It’s that time of year again. The crisp, frosty mornings, the promise of autumn storms and the scent of sage in the air mean the D-19 zone General Deer hunt is here, begin ing at dawn Saturday, Oct. 7, and ending at sunset, Nov. 5.
Zone D-19 encompasses an enormous area, including portions of Riverside, San Diego and Imperial counties. Its borders are defined by county Road R-3, state Route 79, state Route 78, state Route 111 and Interstate 10. But most of the area within this zone is not available to hunt. Wildlife preservation areas, refuges, state parks, cities, towns and Indian lands are off-limits to hunters.
Most hunting takes place on private land with written permission or federal lands such as Bureau of Land Management and U.S. Forest lands. Only 1,500 “tags” are available for hunters to purchase for this zone.
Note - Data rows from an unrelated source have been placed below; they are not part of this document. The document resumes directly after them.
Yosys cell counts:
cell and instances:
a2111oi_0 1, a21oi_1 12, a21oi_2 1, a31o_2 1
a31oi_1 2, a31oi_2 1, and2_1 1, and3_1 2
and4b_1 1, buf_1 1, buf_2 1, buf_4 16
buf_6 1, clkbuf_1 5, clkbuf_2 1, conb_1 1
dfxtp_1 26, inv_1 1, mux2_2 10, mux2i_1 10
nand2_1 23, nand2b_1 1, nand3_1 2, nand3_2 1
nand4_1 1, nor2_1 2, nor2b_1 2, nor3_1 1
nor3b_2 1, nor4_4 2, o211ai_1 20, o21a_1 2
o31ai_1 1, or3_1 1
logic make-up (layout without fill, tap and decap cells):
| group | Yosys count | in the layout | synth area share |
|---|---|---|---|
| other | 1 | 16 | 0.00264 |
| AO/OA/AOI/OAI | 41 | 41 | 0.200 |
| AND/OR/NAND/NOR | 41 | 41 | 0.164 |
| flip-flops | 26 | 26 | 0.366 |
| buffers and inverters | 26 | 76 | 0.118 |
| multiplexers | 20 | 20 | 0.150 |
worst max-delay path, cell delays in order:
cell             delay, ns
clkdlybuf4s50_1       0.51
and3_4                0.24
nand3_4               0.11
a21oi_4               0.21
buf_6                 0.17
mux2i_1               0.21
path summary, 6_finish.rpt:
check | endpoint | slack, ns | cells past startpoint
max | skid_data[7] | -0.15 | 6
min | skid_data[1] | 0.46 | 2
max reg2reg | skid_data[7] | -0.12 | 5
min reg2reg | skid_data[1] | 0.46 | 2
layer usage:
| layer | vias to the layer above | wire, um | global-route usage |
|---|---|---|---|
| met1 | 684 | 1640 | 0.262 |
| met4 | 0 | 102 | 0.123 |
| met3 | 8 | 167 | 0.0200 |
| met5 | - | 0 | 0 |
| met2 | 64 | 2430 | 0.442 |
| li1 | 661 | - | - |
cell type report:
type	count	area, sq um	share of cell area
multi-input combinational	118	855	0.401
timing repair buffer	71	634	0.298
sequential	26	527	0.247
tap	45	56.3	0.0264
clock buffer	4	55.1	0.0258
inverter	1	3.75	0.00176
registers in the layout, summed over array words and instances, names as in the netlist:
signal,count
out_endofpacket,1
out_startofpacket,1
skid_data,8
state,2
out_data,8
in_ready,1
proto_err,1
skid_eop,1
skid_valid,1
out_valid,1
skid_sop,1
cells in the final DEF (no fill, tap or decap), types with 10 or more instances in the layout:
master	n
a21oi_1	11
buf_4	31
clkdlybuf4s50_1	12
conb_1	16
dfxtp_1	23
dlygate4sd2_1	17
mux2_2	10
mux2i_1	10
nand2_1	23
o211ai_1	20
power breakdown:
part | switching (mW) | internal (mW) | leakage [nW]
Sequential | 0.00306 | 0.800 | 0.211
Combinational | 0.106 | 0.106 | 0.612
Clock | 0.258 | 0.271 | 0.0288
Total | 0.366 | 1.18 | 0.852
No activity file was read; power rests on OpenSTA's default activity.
<file path="config.mk">
export PLATFORM = sky130hd
export DESIGN_NAME = trellis_encoder_flat
export DESIGN_NICKNAME = d
export VERILOG_FILES = /design/src/rtl/trellis_encoder_if.sv /design/src/rtl/trellis_encoder.sv /design/src/flat_wrapper.sv
export SDC_FILE = /design/constraint.sdc
export NUM_CORES = 1
export LEC_CHECK = 0
export ABC_AREA = 0
export CAP_MARGIN = 30
export CORE_UTILIZATION = 40
export DETAILED_ROUTE_END_ITERATION = 10
export GPL_ROUTABILITY_DRIVEN = 0
export PLACE_DENSITY = 0.77
export SLEW_MARGIN = 20
export SYNTH_ARGS = -nofsm -noshare
export SYNTH_HDL_FRONTEND = slang
export SYNTH_SLANG_ARGS = --single-unit
</file>
<file path="constraint.sdc">
create_clock -name clk -period 2.71 [get_ports clk]
set_input_delay 0.542 -clock clk [delete_from_list [all_inputs] [get_ports clk]]
set_output_delay 0.542 -clock clk [all_outputs]
set_load 0.005 [all_outputs]
</file>
`config.mk`:
```
export PLATFORM = sky130hd
export DESIGN_NAME = tdm_ingress_mux
export DESIGN_NICKNAME = d
export VERILOG_FILES = /design/src/rtl/tdm_ingress_mux.sv
export SDC_FILE = /design/constraint.sdc
export NUM_CORES = 2
export LEC_CHECK = 0
export CAP_MARGIN = 15
export CORE_MARGIN = 2
export CORE_UTILIZATION = 25
export DETAILED_ROUTE_END_ITERATION = 7
export DONT_BUFFER_PORTS = 1
export PLACE_DENSITY = 0.47
export SLEW_MARGIN = 0
export SYNTH_ARGS = -nofsm -noshare
export SYNTH_HDL_FRONTEND = slang
export SYNTH_SLANG_ARGS = --single-unit
```
`constraint.sdc`:
```
create_clock -name clk -period 9.4 [get_ports clk]
set_input_delay 1.88 -clock clk [delete_from_list [all_inputs] [get_ports clk]]
set_output_delay 1.88 -clock clk [all_outputs]
set_load 0.03 [all_outputs]
```
`src/rtl/tdm_ingress_mux.sv`:
```
// tdm_ingress_mux: per-port byte FIFOs serialised onto one TDM byte lane.
// Optional `INGRESS_STATS_EN adds per-port packet counters and a read port.
module tdm_ingress_mux #(
    parameter int DATA_WIDTH = 8,
    parameter int NUM_PORTS  = 16,
    parameter int FIFO_DEPTH = 16,
    parameter int SLOT_BITS  = 8,
    localparam int PORT_BITS = (NUM_PORTS > 1) ? $clog2(NUM_PORTS) : 1
) (
    input  logic                            clk,
    input  logic                            rst,
    input  logic [NUM_PORTS-1:0]            in_valid,
    input  logic [NUM_PORTS-1:0]            in_new_packet,
    input  logic [NUM_PORTS*DATA_WIDTH-1:0] in_data,
    output logic [NUM_PORTS-1:0]            in_ready,
    output logic                            output_wire,
    output logic                            output_new_packet,
    output logic [DATA_WIDTH-1:0]           output_data,
    output logic [SLOT_BITS-1:0]            slot_out,
    output logic [NUM_PORTS-1:0]            err_overflow
`ifdef INGRESS_STATS_EN
    ,
    input  logic [PORT_BITS-1:0]            stat_port,
    output logic [15:0]                     stat_pkts
`endif
);

    localparam int PTR_W = $clog2(FIFO_DEPTH);
    localparam int CNT_W = PTR_W + 1;
    localparam int ENT_W = DATA_WIDTH + 1;

    typedef logic [ENT_W-1:0] entry_t;

    logic [SLOT_BITS-1:0]  slot_q, slot_d;
    entry_t                mem_q [NUM_PORTS][FIFO_DEPTH];
    entry_t                mem_d [NUM_PORTS][FIFO_DEPTH];
    logic [PTR_W-1:0]      wr_ptr_q [NUM_PORTS];
    logic [PTR_W-1:0]      wr_ptr_d [NUM_PORTS];
    logic [PTR_W-1:0]      rd_ptr_q [NUM_PORTS];
    logic [PTR_W-1:0]      rd_ptr_d [NUM_PORTS];
    logic [CNT_W-1:0]      count_q  [NUM_PORTS];
    logic [CNT_W-1:0]      count_d  [NUM_PORTS];
    logic [NUM_PORTS-1:0]  err_q, err_d;
    logic                  wire_q, wire_d;
    logic                  newpkt_q, newpkt_d;
    logic [DATA_WIDTH-1:0] data_q, data_d;

    logic [NUM_PORTS-1:0]  full;
    logic [NUM_PORTS-1:0]  push;
    logic [NUM_PORTS-1:0]  pop;
    entry_t                head [NUM_PORTS];

    // Full/push/pop decode; a port pops on the edge entering its own slot.
    always_comb begin
        slot_d = slot_q + 1'b1;
        for (int p = 0; p < NUM_PORTS; p++) begin
            full[p] = (count_q[p] == CNT_W'(FIFO_DEPTH));
            push[p] = in_valid[p] && !full[p];
            pop[p]  = (slot_d == SLOT_BITS'(p)) && (count_q[p] != '0);
            head[p] = mem_q[p][rd_ptr_q[p]];
        end
    end

    // FIFO storage, pointers, counts and sticky overflow flags.
    always_comb begin
        mem_d = mem_q;
        err_d = err_q | (in_valid & full);
        for (int p = 0; p < NUM_PORTS; p++) begin
            wr_ptr_d[p] = wr_ptr_q[p] + PTR_W'(push[p]);
            rd_ptr_d[p] = rd_ptr_q[p] + PTR_W'(pop[p]);
            count_d[p]  = count_q[p] + CNT_W'(push[p]) - CNT_W'(pop[p]);
            if (push[p]) begin
                mem_d[p][wr_ptr_q[p]] = {in_new_packet[p],
                                         in_data[p*DATA_WIDTH +: DATA_WIDTH]};
            end
        end
    end

    // Lane prefetch: register the popped head, or an all-zero idle beat.
    always_comb begin
        wire_d   = 1'b0;
        newpkt_d = 1'b0;
        data_d   = '0;
        for (int p = 0; p < NUM_PORTS; p++) begin
            if (pop[p]) begin
                wire_d   = 1'b1;
                newpkt_d = head[p][DATA_WIDTH];
                data_d   = head[p][DATA_WIDTH-1:0];
            end
        end
    end

    // Data storage needs no reset; validity is tracked by the counts.
    always_ff @(posedge clk) begin
        mem_q <= mem_d;
    end

    // Control state and lane registers.
    always_ff @(posedge clk or negedge rst) begin
        if (!rst) begin
            slot_q   <= '0;
            err_q    <= '0;
            wire_q   <= 1'b0;
            newpkt_q <= 1'b0;
            data_q   <= '0;
            for (int p = 0; p < NUM_PORTS; p++) begin
                wr_ptr_q[p] <= '0;
                rd_ptr_q[p] <= '0;
                count_q[p]  <= '0;
            end
        end else begin
            slot_q   <= slot_d;
            err_q    <= err_d;
            wire_q   <= wire_d;
            newpkt_q <= newpkt_d;
            data_q   <= data_d;
            for (int p = 0; p < NUM_PORTS; p++) begin
                wr_ptr_q[p] <= wr_ptr_d[p];
                rd_ptr_q[p] <= rd_ptr_d[p];
                count_q[p]  <= count_d[p];
            end
        end
    end

    // Ready looks only at the registered count, never at a same-cycle pop.
    always_comb begin
        for (int p = 0; p < NUM_PORTS; p++) begin
            in_ready[p] = !full[p];
        end
    end

    assign output_wire       = wire_q;
    assign output_new_packet = newpkt_q;
    assign output_data       = data_q;
    assign slot_out          = slot_q;
    assign err_overflow      = err_q;

`ifdef INGRESS_STATS_EN
    logic [15:0] pkt_cnt_q [NUM_PORTS];
    logic [15:0] pkt_cnt_d [NUM_PORTS];
    logic [15:0] stat_q, stat_d;

    // Saturating count of packet-start bytes leaving each port.
    always_comb begin
        for (int p = 0; p < NUM_PORTS; p++) begin
            pkt_cnt_d[p] = pkt_cnt_q[p];
            if (pop[p] && head[p][DATA_WIDTH] && pkt_cnt_q[p] != 16'hFFFF) begin
                pkt_cnt_d[p] = pkt_cnt_q[p] + 16'd1;
            end
        end
        stat_d = pkt_cnt_q[stat_port];
    end

    // Counter state and the one-cycle-latency read register.
    always_ff @(posedge clk or negedge rst) begin
        if (!rst) begin
            stat_q <= '0;
            for (int p = 0; p < NUM_PORTS; p++) begin
                pkt_cnt_q[p] <= '0;
            end
        end else begin
            stat_q <= stat_d;
            for (int p = 0; p < NUM_PORTS; p++) begin
                pkt_cnt_q[p] <= pkt_cnt_d[p];
            end
        end
    end

    assign stat_pkts = stat_q;
`endif

endmodule

```
# Yosys cells after proc, flatten, opt, wreduce, memory -nomap -nowiden
# Index checks and enable logic that the tools add are counted.
[totals]
word_cells = 712
inputBits = 162
reg_bits = 2546
[classes]
muxes = 144
bitwise_logic = 34
n_addsub = 65
n_reduce_logical = 81
n_eq_ne = 31
n_lt_le_gt_ge = 48
[op_table]
columns = ["operator", "count"]
rows = [
  ["bitwise mux 144 bit", 16],
  ["binary-select mux 9 bit (select 4 bit)", 16],
  ["demux 9 bit (select 4 bit)", 16],
  ["2-to-1 mux 9 bit", 48],
  [">= comparator 5 bit (second input constant)", 32],
  ["inverter 4 -> 5 bit", 32],
  ["adder 4 x 1 -> 4 bit", 32],
  ["2-to-1 mux 8 bit", 16],
  ["adder 5 x 1 -> 5 bit", 16],
  ["== test 5 bit (second input constant)", 16],
  ["< comparator 5 x 1 -> 1 bit (second input constant)", 16],
  ["nonzero test 5 bit", 16],
  ["subtractor 5 x 1 -> 5 bit", 16],
  ["== test 8 x 4 -> 1 bit (second input constant)", 8],
  ["logical AND 1 bit", 48],
  ["== test 8 x 3 -> 1 bit (second input constant)", 4],
  ["2-to-1 mux 1 bit", 32],
  ["AND 16 bit", 1],
  ["== test 8 x 2 -> 1 bit (second input constant)", 2],
  ["logical NOT 1 bit", 16],
  ["bitwise OR 16 bit", 1],
  ["adder 8 x 1 -> 8 bit (second input constant)", 1],
  ["== test 8 x 1 -> 1 bit (second input constant)", 1],
  ["logical NOT 8 bit", 1],
]

# Longest topological paths before layout
[logic_depth]
depth_word = 20
ltp_mapped = 19

# Least setup slack after synthesis
# OpenSTA, ideal clock, no wires.
[synth_path]
kind = "register to register"
startpoint = "reg slot_q[1] (netlist: slot_out[1])"
endpoint = "reg count_q[4] in the netlist's numbering"
arrival_time_ps = 3668
setup_slack_ps = 5607
path_stages_with_launch = 20
path_buffers = 3
setup_time_ps = 125
period_less_slack_ps = 3793
required_ps = 9275
cell_sequence = "dfrtp_1 -> ha_1 -> buf_2 -> and3_1 -> a31o_2 -> o21ai_2 -> or3_1 -> buf_2 -> clkinv_1 -> clkbuf_1 -> ha_1 -> inv_1 -> ha_1 -> inv_1 -> fa_1 -> inv_1 -> a21oi_1 -> nor2_1 -> nor2_1 -> xnor2_1"
[synth_lines]
columns = ["element", "line", "rtl"]
rows = [
  ["from (decl)", "34", "logic [SLOT_BITS-1:0] slot_q, slot_d;"],
  ["from (signal assigned)", "112", "slot_q <= slot_d;"],
  ["to (signal, indexed assignment)", "120", "count_q[p] <= count_d[p];"],
  ["to (decl)", "41", "logic [CNT_W-1:0] count_q [NUM_PORTS];"],
]

# Worst setup path after layout
[layout_path]
startpoint = "reg slot_q[0] (netlist: slot_out[0])"
endpoint = "reg data_q[4] (netlist: output_data[4])"
[layout_between]
elab_chain_cells = 19
elab_cells_between_ends = 49
classes_between = "1 x add/sub; 15 x eq/ne; 16 x mux; 17 x reduce/logical"
[layout_lines]
columns = ["element", "line", "rtl"]
rows = [
  ["adder 8 x 1 -> 8 bit (*)", "55", "slot_d = slot_q + 1'b1;"],
  ["logical NOT 8 bit", "59", "pop[p] = (slot_d == SLOT_BITS'(p)) && (count_q[p] != '0);"],
  ["logical AND 1 bit", "59", ""],
  ["2-to-1 mux 8 bit (15 in a row)", "85", "if (pop[p]) begin"],
  ["2-to-1 mux 8 bit (*)", "85", ""],
  ["named net data_d[4]", "46", "logic [DATA_WIDTH-1:0] data_q, data_d;"],
  ["to (signal assigned)", "116", "data_q <= data_d;"],
  ["to (decl)", "46", ""],
]
# The timed path passes the listed nets; every way through them passes the cells marked *.
# A chain may end at the register's enable or synchronous reset.

==> impl_results.md <==
- Status: finished, final reports clean
- H-tree depth: 5
- Drt drc: 0
- Ports: about 210
- Clock power share: 0.387
- Final Max Slew Viols: 0
- Antenna violations before repair: 18
- Critical R2R Launch: slot_out[0]
- Synth Area in Simple Gates: 0.0355
- First DRT Iteration DRCs: between 3000 and 4000
- DR WL/cell: between 20 and 25 um
- Hold_sp: count_q[30]
- XOR/XNOR share of the synthesized area: 0.0117
- Final setup TNS: 0 ns
- Flop pwr share: 0.485
- Synth async-reset ratio: 0.0951
- Area of the core: ~410000 sq um
- Tot Pwr: approximately 0.030 W
- Clock sinks: around 2500
- Layout Nets: 5749
- Total track usage: 0.130
- Largest net degree at the start of global routing: 243
- Antenna Violating Nets Remaining: 0
- Die width: around 640 um
- P per Cell Area: 253 nW/um^2
- Clk root buf: clkbuf_16
- Seq/Total Area, Yosys: 0.740
- #FFs+latches synth: roughly 2500
- Post-synthesis cell area: between 100000 and 150000 sq um
- Vias: slightly below 50000
- Clock Pin Slew Worst Setup and Hold Paths: 0.06 ns
- Main combinational cell family by area after synthesis: multiplexers
- Worst Hold Path EP: count_q[30]
- Synthesized area per cell: 19.7 sq um
- Leakage Power: just under 40 nW
- Gate power share: 0.128
- Syn_nets: ~5500
- Switch Pwr: between 0.007 and 0.008 W
- First-pass GRT wire length: about 390 mm
- Initial Utilization: 0.251
- Post-synthesis cell count: a little over 5000
- Inserted Clock Buffers: between 200 and 300
- RD Place Congestion: roughly 0.79
- CP delay by family, top: simple AND/OR/NAND/NOR gates
- Critical path cell sequence: ha_1, a311oi_1, a31o_2, o21ai_2, or3_1, inv_1, nor2_1, nand3_1, o21ai_0, a21oi_1
- R2r endpoint: output_data[4]
- VDD IR max: approximately 0.14 mV
- Worst min path class: reg2reg
- Resized Gates After CTS: 0
- Yosys warns: 0
- # port buffers: 0
- Main flop type after synthesis: edfxtp_1
- Crit Path Category: reg2reg
- CTS Hold Bufs: 0
- R2r setup slk: roughly 4.8 ns
- WP data arrival: approximately 5.4 ns
- Pre-Repair DR Iteration Count: 7
- Worst path bufs/invs: 1
- Slowest-stage cell, CP: dfrtp_1
- Postcts setup bufs: 0
- Die area: 412000 sq um
- Post-synth cell types: 78
- Largest stage delay, worst path: ~0.80 ns
- Die Y: roughly 640 um
- Critical Path Fanout Max: 12
- CTS tree: yes
- Final std cells w/o fill: around 11000
- Clock skew: a little over 0.05 ns
- Sw frac: 0.259
- Tightest Pin Transition: 1.31 ns
- Clock buffer depth: 4
- Final Hold Viols: 0
- Routed WL: between 200 and 300 mm
- Fraction of layout cells with a size suffix above 1: 0.230
- Tmin final: between 4 and 5 ns
- Std cell rows: 234
- Vias in the first global route: approximately 51000
- Via density per instance: about 4.5
- Startpoint Class: flip-flop
- Worst reg2reg path depth: 10
- Worst Path Required: 10.12 ns
- Hpwl dp: around 180 mm
- RSZ-0062 raised after global routing: false
- Multiplexer share of the synthesized area: 0.148
- Post-placement cell count: 10500
- Final-layout fill cell count: between 30000 and 40000
- Worst-skew pair later-pin latency: approximately 0.9 ns
- Worst Hold Depth: 1
- Max Freq: between 0.2 and 0.25 GHz
- EDFF count, synth: 2304
- Int Power: between 0.02 and 0.025 W
- Grt total ovfl: 0
- Synth Area in Compound Gates: 0.0249
- Worst slew margin: 0.124
- Period Utilization, post-route: 0.493
- Setup violators final: 0
- Worst setup EP type: flip-flop
- Max-cap violation count: 0
- Adder-cell share of the synthesized area: 0.0235
- Area Growth Syn to Fin: 16.9%
through the flow:
stage / utilization / hold slack (ns) / area, sq um / setup WS, ns
global placement: 0.268 / 0.491 / 109000 / 4.04
floorplan: - / 0.473 / 102000 / 5.61
detailed placement: 0.269 / 0.498 / 109000 / 4.66
CTS: 0.293 / 0.512 / 119000 / 4.60
finish: 0.293 / 0.506 / 119000 / 4.77
global route: 0.293 / 0.519 / 119000 / 4.51
cell usage after synthesis, drive strengths merged, types with 41 or more instances:
master	number	area (sq um)
nor2	308	1160
mux2i	124	1240
mux4	605	13600
buf	131	654
inv	170	638
nand2b	41	257
a21oi	70	350
nand2	127	477
ha	165	2060
clkbuf	105	397
xor2	50	438
o21ai	47	239
dfrtp	242	6060
edfxtp	2304	69200
xnor2	86	753
nand3	94	470
nor3	88	445
routing by layer:
metal,routed length (um),track usage
met5,13,0
met4,8650,0.0428
met3,15800,0.0274
met2,136000,0.221
met1,114000,0.165
worst max path at each step:
stage	start	endpoint	slack (ns)	depth (start not counted)
6_report	slot_out[0]	output_data[4]	4.77	10
2_1_floorplan	slot_out[1]	count_q[4]	5.61	19
4_1_cts	slot_out[1]	output_data[4]	4.60	9
5_1_grt	slot_out[0]	output_data[4]	4.51	10
3_5_place_dp	slot_out[1]	output_data[4]	4.66	9
3_3_place_gp	slot_out[1]	output_data[2]	4.04	9
flip-flops by register name, indices dropped and copies added, names as in the netlist:
name	count
count_q	80
err_overflow	16
mem_q	2304
output_data	8
output_new_packet	1
output_wire	1
rd_ptr_q	64
slot_out	8
wr_ptr_q	64
layout make-up:
type / instances / area (sq um) / area share
Inverter: 173 / 654 / 0.00551
Tap cell: 5428 / 6790 / 0.0571
Antenna cell: 6 / 15.0 / 0.000126
Clock buffer: 373 / 7900 / 0.0664
Clock inverter: 168 / 1930 / 0.0162
Timing Repair Buffer: 196 / 1520 / 0.0128
Multi-Input combinational cell: 2193 / 24800 / 0.209
Sequential cell: 2546 / 75300 / 0.633
layout by cell type, fill, tap and decap left out, types with 13 or more instances in the layout:
cell type / count
edfxtp_1: 2304
o21ai_0: 45
dfrtp_1: 225
a31oi_1: 21
clkbuf_16: 303
inv_1: 162
o22ai_1: 23
nand2b_1: 41
nand2_1: 127
o211ai_1: 15
nor2b_1: 17
clkinv_2: 49
or3_1: 33
nor3_1: 81
fa_1: 16
nor2_1: 306
ha_1: 165
clkbuf_1: 65
a41o_1: 16
mux4_2: 605
bufinv_16: 33
nand4_1: 13
clkinv_1: 49
nand3_1: 94
a21o_1: 19
a221oi_1: 27
xor2_1: 50
buf_4: 183
dfrtp_2: 17
a22oi_1: 35
a21oi_1: 70
mux2i_1: 124
xnor2_1: 86
nand3b_1: 15
cell families (layout without fill, tap and decap cells):
logic type | Yosys count | count (layout)
xor gates and xnor gates | 136 | 136
muxes | 741 | 741
DFF | 2546 | 2546
AOI/OAI and AO/OA | 358 | 358
adders and majority gates | 181 | 181
buffers and inverters | 409 | 910
and+or+nand+nor | 777 | 777
other | 0 | 6
power groups by stage:
stage,registers (W),logic [W],clock network (W)
3_5_place_dp,0.0149,0.00393,0
5_1_grt,0.0147,0.00427,0.0124
4_1_cts,0.0146,0.00394,0.0120
6_report,0.0146,0.00386,0.0116
2_1_floorplan,0.0144,0.00287,0
3_3_place_gp,0.0148,0.00385,0
Note: power is estimated with default switching activity, not from simulation.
The state biologists report that the mule deer herd is healthy and stable, with a slight decline from herd numbers reported in the 1960s and 70s.
“These long-term declines have been due to land management practices that have precluded fire, resulting in changes toward more mature and less diverse habitats, and to reduced quality and quantity of deer habitats. Short-term fluctuations in deer populations are usually attributed to weather events that affect forage production,” according to the California Department of Fish and Wildlife website.
Reported hunter success from the 2016 hunt was only 7.7 percent, or 113 bucks harvested. Doe tags are not issued in this hunt.
“There’s some big bucks around here, but they are few and far between,” one avid hunter said.
The main hunting destinations in the Anza and Aguanga communities are Thomas Mountain, Cahuilla Mountain Wilderness Area and Beauty Mountain Wilderness Area, and hunters tend to come out in good numbers. In all these places, hunting by rifle with the correct license, tags and attention to regulations is permitted.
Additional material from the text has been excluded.